Each URL category the organization studied in the new "Know Your Enemy: Malicious Web Servers" report -- including adult, music, news, Warez, defaced, spam, and typo'ed links -- contained some malicious URLs. Some sites are still riskier than others, of course -- links on adult sites and in spam messages, for instance, are at the top of the danger list.
"Anybody is at risk," says Christian Seifert, a researcher from Victoria University in New Zealand and a member of the New Zealand Honeynet Alliance, a Honeynet Project affiliate. Seifert, who co-authored the report, says he and the other researchers also found that different browsers are more targeted than others, and that several defensive methods can reduce users' risk of client-based Web infection. (See Sweetening the Honeypot.)
You can get infected not only by following a link, but also by typing a link manually and getting faked out by typo-squatter URLs, the researchers found. You can also click on malware-infected links served up by search engines.
The group used a client honeypot developed by the Victoria University of Wellington and the New Zealand Honeynet Project to identify malicious Web servers on the Internet. The so-called "high-interaction" honeypot, which ran within a VMWare virtual machine, interacted with infected Web servers containing malware that can take over the client machine without the user's knowledge or interaction.
The Capture-HPC tool, which the Honeypot organization has also released publicly at http://www.nz-honeynet.org/capture.html, detected and recorded things like file system modifications and registry modifications.
The researchers deployed 12 virtual machine instances of the Capture-HPC client running Windows XP SP2 and Internet Explorer 6 SP2, with no content filtering or firewalling between them and the Internet. They studied over 300,000 URLs from around 150,000 hosts.
So why are non-adult sites also risky? "It may have to do with the business behind [it]," says Nicolas Fischbach, senior manager for network engineering/security at Colt Telecom, and a member of the Honeynet Project. While adult sites would "gently" infect a visitor with spyware or other less vicious malware -- so as to squeeze as much money out of the victim as possible -- other attackers might try to leverage a popular site's traffic to deploy their malicious code, he says.
"The Website is usually not directly related or not related at all... It's just a carrier," Fischbach says. "Maybe these guys even 'profile' the Website -- if the site's content is going to attract more non-security savvy users, the chances of 'owning' the client is even better."
Malicious URLs don't always behave badly, the researchers found. Some URLs went "benign" for a few sessions before going bad all over again during the Honeynet organization's study, according to the report.
"We were expecting to encounter some of these -- think about exploits that are delivered through advertisements," Seifert says. "However, it seems like this behavior also occurred on systems with static exploit links, so there must be some mechanism behind it that is designed to exercise such behavior [for] evading detection."

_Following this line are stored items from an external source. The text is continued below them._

<file path="src/sv/jse_pkg.sv">
// Shared types, codes and helper functions for the JSON string escaper.
// Used by jse_decode, jse_emit and json_string_escaper_utf8_check.
// No dependencies.
package jse_pkg;

    // Operation codes of an input request.
    localparam logic [1:0] OP_BEGIN = 2'd0;
    localparam logic [1:0] OP_DATA  = 2'd1;
    localparam logic [1:0] OP_END   = 2'd2;

    // Character constants.
    localparam logic [7:0] CH_QUOTE = 8'h22;
    localparam logic [7:0] CH_BSL   = 8'h5C;
    localparam logic [7:0] CH_NL    = 8'h0A;
    localparam logic [7:0] CH_TAB   = 8'h09;
    localparam logic [7:0] CH_CR    = 8'h0D;
    localparam logic [7:0] CH_LC_N  = 8'h6E;
    localparam logic [7:0] CH_LC_T  = 8'h74;
    localparam logic [7:0] CH_LC_R  = 8'h72;
    localparam logic [7:0] CH_LC_U  = 8'h75;
    localparam logic [7:0] CH_ZERO  = 8'h30;
    localparam logic [7:0] CH_LC_A  = 8'h61;

    // UTF-8 lead and continuation bounds.
    localparam logic [7:0] LEAD2_LO = 8'hC2;
    localparam logic [7:0] LEAD2_HI = 8'hDF;
    localparam logic [7:0] LEAD3_LO = 8'hE0;
    localparam logic [7:0] LEAD3_HI = 8'hEF;
    localparam logic [7:0] LEAD4_LO = 8'hF0;
    localparam logic [7:0] LEAD4_HI = 8'hF4;
    localparam logic [7:0] LEAD_ED  = 8'hED;
    localparam logic [7:0] CONT_LO  = 8'h80;
    localparam logic [7:0] CONT_HI  = 8'hBF;
    localparam logic [7:0] E0_LO    = 8'hA0;
    localparam logic [7:0] ED_HI    = 8'h9F;
    localparam logic [7:0] F0_LO    = 8'h90;
    localparam logic [7:0] F4_HI    = 8'h8F;

    // Number of output units a single request can produce.
    localparam int UNITS = 4;

    // How one unit expands into output characters.
    typedef enum logic [1:0] {
        U_NONE,   // empty slot
        U_RAW,    // the byte itself
        U_ESC2,   // backslash then the byte
        U_UESC    // backslash-u-00 and two hex digits of the byte
    } t_kind;

    typedef struct packed {
        t_kind      kind;
        logic [7:0] val;
    } t_unit;

    // Everything one request has to send, in order.
    typedef struct packed {
        t_unit [UNITS-1:0] units;
        logic  [2:0]       n;
    } t_run;

    // Control part of the UTF-8 hold state.
    typedef struct packed {
        logic [7:0] lead;
        logic [1:0] count;
        logic [2:0] explen;
    } t_hold;

    // Lower-case hex digit of a nibble.
    function automatic logic [7:0] hex_digit(input logic [3:0] v);
        if (v < 4'd10) begin
            return CH_ZERO + {4'd0, v};
        end
        return CH_LC_A + {4'd0, v} - 8'd10;
    endfunction

endpackage

</file>
<file path="src/sv/json_string_escaper_utf8_check.sv">
// JSON string escaper with UTF-8 check. Each input request (begin, data byte, end) is
// decoded in the cycle it is accepted; its characters go out from a result register one
// per cycle while the output is ready; the input is stalled until they have gone
// (one for plain ASCII, two per short escape, six per backslash-u escape, up to 24 for a
// broken sequence and its failing byte); the serializer is the limit. A request that
// only extends a held UTF-8 sequence yields nothing. The next request is accepted in the
// cycle the last character of the previous run goes.
module json_string_escaper_utf8_check (
    input  logic       i_clk,
    input  logic       i_rst_n,
    input  logic       i_in_valid,
    output logic       o_in_ready,
    input  logic [1:0] i_op,
    input  logic [7:0] i_data_byte,
    output logic       o_out_valid,
    input  logic       i_out_ready,
    output logic [7:0] o_out_byte,
    output logic       o_last_of_run
);

    jse_pkg::t_hold  r_hold;
    jse_pkg::t_hold  n_hold;
    logic [1:0][7:0] r_cont;
    logic [1:0][7:0] n_cont;
    jse_pkg::t_run   w_run;
    logic            w_accept;
    logic            w_load;
    logic            w_busy;
    logic            w_done;

    // Decode against the current hold state.
    jse_decode u_decode (
        .i_op        (i_op),
        .i_data_byte (i_data_byte),
        .i_hold      (r_hold),
        .i_cont      (r_cont),
        .o_hold      (n_hold),
        .o_cont      (n_cont),
        .o_run       (w_run)
    );

    // A request is taken when the result register is free or drains this cycle.
    assign o_in_ready = !w_busy || w_done;
    assign w_accept   = i_in_valid && o_in_ready;
    assign w_load     = w_accept && (w_run.n != 3'd0);

    jse_emit u_emit (
        .i_clk         (i_clk),
        .i_rst_n       (i_rst_n),
        .i_load        (w_load),
        .i_run         (w_run),
        .o_busy        (w_busy),
        .o_done        (w_done),
        .o_out_valid   (o_out_valid),
        .i_out_ready   (i_out_ready),
        .o_out_byte    (o_out_byte),
        .o_last_of_run (o_last_of_run)
    );

    // Hold state control registers.
    always_ff @(posedge i_clk) begin
        if (!i_rst_n) begin
            r_hold <= '0;
        end else if (w_accept) begin
            r_hold <= n_hold;
        end
    end

    // Held continuation bytes are only read below the held count.
    always_ff @(posedge i_clk) begin
        if (w_accept) begin
            r_cont <= n_cont;
        end
    end

`ifndef NO_ASSERTIONS
    // Never more than two continuations are held.
    a_count_max: assert property (@(posedge i_clk) disable iff (!i_rst_n)
        r_hold.count != 2'd3)
        else $error("held continuation count out of range");

    // With nothing held, the continuation count is zero.
    a_idle_count: assert property (@(posedge i_clk) disable iff (!i_rst_n)
        (r_hold.explen == 3'd0) |-> (r_hold.count == 2'd0))
        else $error("continuations held without a lead");

    // Held count stays below the number of continuations the lead calls for.
    a_count_len: assert property (@(posedge i_clk) disable iff (!i_rst_n)
        (r_hold.explen != 3'd0) |-> (({1'b0, r_hold.count} + 3'd2) <= r_hold.explen))
        else $error("held sequence overran its length");

    // A request that yields characters starts sending them in the next cycle.
    a_run_starts: assert property (@(posedge i_clk) disable iff (!i_rst_n)
        w_load |=> o_out_valid)
        else $error("accepted run not presented");
`endif

endmodule

</file>
<file path="src/sv/jse_decode.sv">
// Combinational decode of one request: next hold state and the run of units to send.
// Depends on jse_pkg.
module jse_decode (
    input  logic [1:0]          i_op,
    input  logic [7:0]          i_data_byte,
    input  jse_pkg::t_hold      i_hold,
    input  logic [1:0][7:0]     i_cont,
    output jse_pkg::t_hold      o_hold,
    output logic [1:0][7:0]     o_cont,
    output jse_pkg::t_run       o_run
);

    // Unit for a byte that is not part of a sequence.
    function automatic jse_pkg::t_unit fresh_unit(input logic [7:0] c);
        jse_pkg::t_unit u;
        u.val  = c;
        u.kind = jse_pkg::U_UESC;
        case (c)
            jse_pkg::CH_QUOTE: u.kind = jse_pkg::U_ESC2;
            jse_pkg::CH_BSL:   u.kind = jse_pkg::U_ESC2;
            jse_pkg::CH_NL: begin
                u.kind = jse_pkg::U_ESC2;
                u.val  = jse_pkg::CH_LC_N;
            end
            jse_pkg::CH_TAB: begin
                u.kind = jse_pkg::U_ESC2;
                u.val  = jse_pkg::CH_LC_T;
            end
            jse_pkg::CH_CR: begin
                u.kind = jse_pkg::U_ESC2;
                u.val  = jse_pkg::CH_LC_R;
            end
            default: begin
                if (c >= 8'h20 && c < 8'h80) begin
                    u.kind = jse_pkg::U_RAW;
                end
            end
        endcase
        return u;
    endfunction

    // Sequence length started by a lead byte, zero when it is no lead.
    function automatic logic [2:0] lead_len(input logic [7:0] c);
        if (c inside {[jse_pkg::LEAD2_LO:jse_pkg::LEAD2_HI]}) begin
            return 3'd2;
        end
        if (c inside {[jse_pkg::LEAD3_LO:jse_pkg::LEAD3_HI]}) begin
            return 3'd3;
        end
        if (c inside {[jse_pkg::LEAD4_LO:jse_pkg::LEAD4_HI]}) begin
            return 3'd4;
        end
        return 3'd0;
    endfunction

    logic [7:0] c;
    logic [7:0] lo;
    logic [7:0] hi;
    logic [2:0] cnt;
    logic [2:0] len;
    logic       flush;

    assign c   = i_data_byte;
    assign len = lead_len(i_data_byte);

    // Range allowed for the next continuation byte.
    always_comb begin
        lo = jse_pkg::CONT_LO;
        hi = jse_pkg::CONT_HI;
        if (i_hold.count == 2'd0) begin
            if (i_hold.lead == jse_pkg::LEAD3_LO) lo = jse_pkg::E0_LO;
            if (i_hold.lead == jse_pkg::LEAD_ED)  hi = jse_pkg::ED_HI;
            if (i_hold.lead == jse_pkg::LEAD4_LO) lo = jse_pkg::F0_LO;
            if (i_hold.lead == jse_pkg::LEAD4_HI) hi = jse_pkg::F4_HI;
        end
    end

    // A held sequence is escaped on end, or on a byte that breaks it.
    assign flush = (i_hold.explen != 3'd0) &&
                   ((i_op == jse_pkg::OP_END) ||
                    ((i_op == jse_pkg::OP_DATA) && (c < lo || c > hi)));

    // Build the run and the next hold state.
    always_comb begin
        o_hold = i_hold;
        o_cont = i_cont;
        o_run  = '0;
        cnt    = 3'd0;

        if (flush) begin
            o_run.units[cnt[1:0]] = '{jse_pkg::U_UESC, i_hold.lead};
            cnt = cnt + 3'd1;
            if (i_hold.count >= 2'd1) begin
                o_run.units[cnt[1:0]] = '{jse_pkg::U_UESC, i_cont[0]};
                cnt = cnt + 3'd1;
            end
            if (i_hold.count >= 2'd2) begin
                o_run.units[cnt[1:0]] = '{jse_pkg::U_UESC, i_cont[1]};
                cnt = cnt + 3'd1;
            end
            o_hold = '0;
        end

        case (i_op)
            jse_pkg::OP_BEGIN: begin
                o_hold = '0;
                o_run.units[cnt[1:0]] = '{jse_pkg::U_RAW, jse_pkg::CH_QUOTE};
                cnt = cnt + 3'd1;
            end
            jse_pkg::OP_END: begin
                o_run.units[cnt[1:0]] = '{jse_pkg::U_RAW, jse_pkg::CH_QUOTE};
                cnt = cnt + 3'd1;
            end
            jse_pkg::OP_DATA: begin
                if (i_hold.explen == 3'd0 || flush) begin
                    // Fresh byte: either starts a sequence or is sent now.
                    if (len != 3'd0) begin
                        o_hold.lead   = c;
                        o_hold.count  = 2'd0;
                        o_hold.explen = len;
                    end else begin
                        o_run.units[cnt[1:0]] = fresh_unit(c);
                        cnt = cnt + 3'd1;
                    end
                end else if (({1'b0, i_hold.count} + 3'd2) >= i_hold.explen) begin
                    // Sequence complete: send it verbatim.
                    o_run.units[cnt[1:0]] = '{jse_pkg::U_RAW, i_hold.lead};
                    cnt = cnt + 3'd1;
                    if (i_hold.count >= 2'd1) begin
                        o_run.units[cnt[1:0]] = '{jse_pkg::U_RAW, i_cont[0]};
                        cnt = cnt + 3'd1;
                    end
                    if (i_hold.count >= 2'd2) begin
                        o_run.units[cnt[1:0]] = '{jse_pkg::U_RAW, i_cont[1]};
                        cnt = cnt + 3'd1;
                    end
                    o_run.units[cnt[1:0]] = '{jse_pkg::U_RAW, c};
                    cnt = cnt + 3'd1;
                    o_hold = '0;
                end else begin
                    // Keep the continuation and wait for more.
                    o_cont[i_hold.count[0]] = c;
                    o_hold.count = i_hold.count + 2'd1;
                end
            end
            default: begin
                o_hold = i_hold;
            end
        endcase
        o_run.n = cnt;
    end

endmodule

</file>
<file path="src/sv/jse_emit.sv">
// Result register and serializer: sends the characters of one run, one per cycle
// while the output is ready. Depends on jse_pkg.
module jse_emit (
    input  logic           i_clk,
    input  logic           i_rst_n,
    input  logic           i_load,
    input  jse_pkg::t_run  i_run,
    output logic           o_busy,
    output logic           o_done,
    output logic           o_out_valid,
    input  logic           i_out_ready,
    output logic [7:0]     o_out_byte,
    output logic           o_last_of_run
);

    logic                          r_busy;
    jse_pkg::t_unit [jse_pkg::UNITS-1:0] r_units;
    logic [2:0]                    r_n;
    logic [1:0]                    r_ui;
    logic [2:0]                    r_ci;

    jse_pkg::t_unit                cur;
    logic [2:0]                    cur_len;
    logic                          unit_end;
    logic                          run_end;

    assign cur = r_units[r_ui];

    // Characters in the current unit.
    always_comb begin
        case (cur.kind)
            jse_pkg::U_ESC2: cur_len = 3'd2;
            jse_pkg::U_UESC: cur_len = 3'd6;
            default:         cur_len = 3'd1;
        endcase
    end

    // Character at the current position.
    always_comb begin
        o_out_byte = cur.val;
        case (cur.kind)
            jse_pkg::U_ESC2: begin
                if (r_ci == 3'd0) o_out_byte = jse_pkg::CH_BSL;
            end
            jse_pkg::U_UESC: begin
                case (r_ci)
                    3'd0:    o_out_byte = jse_pkg::CH_BSL;
                    3'd1:    o_out_byte = jse_pkg::CH_LC_U;
                    3'd4:    o_out_byte = jse_pkg::hex_digit(cur.val[7:4]);
                    3'd5:    o_out_byte = jse_pkg::hex_digit(cur.val[3:0]);
                    default: o_out_byte = jse_pkg::CH_ZERO;
                endcase
            end
            default: o_out_byte = cur.val;
        endcase
    end

    assign unit_end      = (r_ci == cur_len - 3'd1);
    assign run_end       = unit_end && ({1'b0, r_ui} == r_n - 3'd1);
    assign o_out_valid   = r_busy;
    assign o_last_of_run = run_end;
    assign o_busy        = r_busy;
    assign o_done        = r_busy && i_out_ready && run_end;

    // Control: load a new run, or step through the current one.
    always_ff @(posedge i_clk) begin
        if (!i_rst_n) begin
            r_busy <= 1'b0;
            r_ui   <= 2'd0;
            r_ci   <= 3'd0;
        end else if (i_load) begin
            r_busy <= 1'b1;
            r_ui   <= 2'd0;
            r_ci   <= 3'd0;
        end else if (r_busy && i_out_ready) begin
            if (run_end) begin
                r_busy <= 1'b0;
            end else if (unit_end) begin
                r_ui <= r_ui + 2'd1;
                r_ci <= 3'd0;
            end else begin
                r_ci <= r_ci + 3'd1;
            end
        end
    end

    // Payload of the run.
    always_ff @(posedge i_clk) begin
        if (i_load) begin
            r_units <= i_run.units;
            r_n     <= i_run.n;
        end
    end

endmodule

</file>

Still, you can protect yourself. First, don't discount blacklisting as a means of protection -- the Honeynet researchers found that the old-fashioned means of filtering out the bad sites can reduce the risk of client infection on the Web. "We were surprised that blacklisting was such an effective method. It means that providers of these blacklists have a good idea about the exploit providers out there," Seifert says.
Another way to ensure an attack doesn't harm the client is to keep the browser out of administrator mode, or in a sandbox, which prevents malware from getting installed on the machine, according to the report. Use a host-based firewall that blocks inbound and outbound connections by application, keep your browser and client machine patches updated, and disable JavaScript if possible, the report advises.
The Honeynet Project also found that IE6 SP2 was the most likely browser version to get infected, versus Firefox 1.5.0 and Opera 8.0.0, so it really is safer to use one of these less-targeted browsers, according to the report.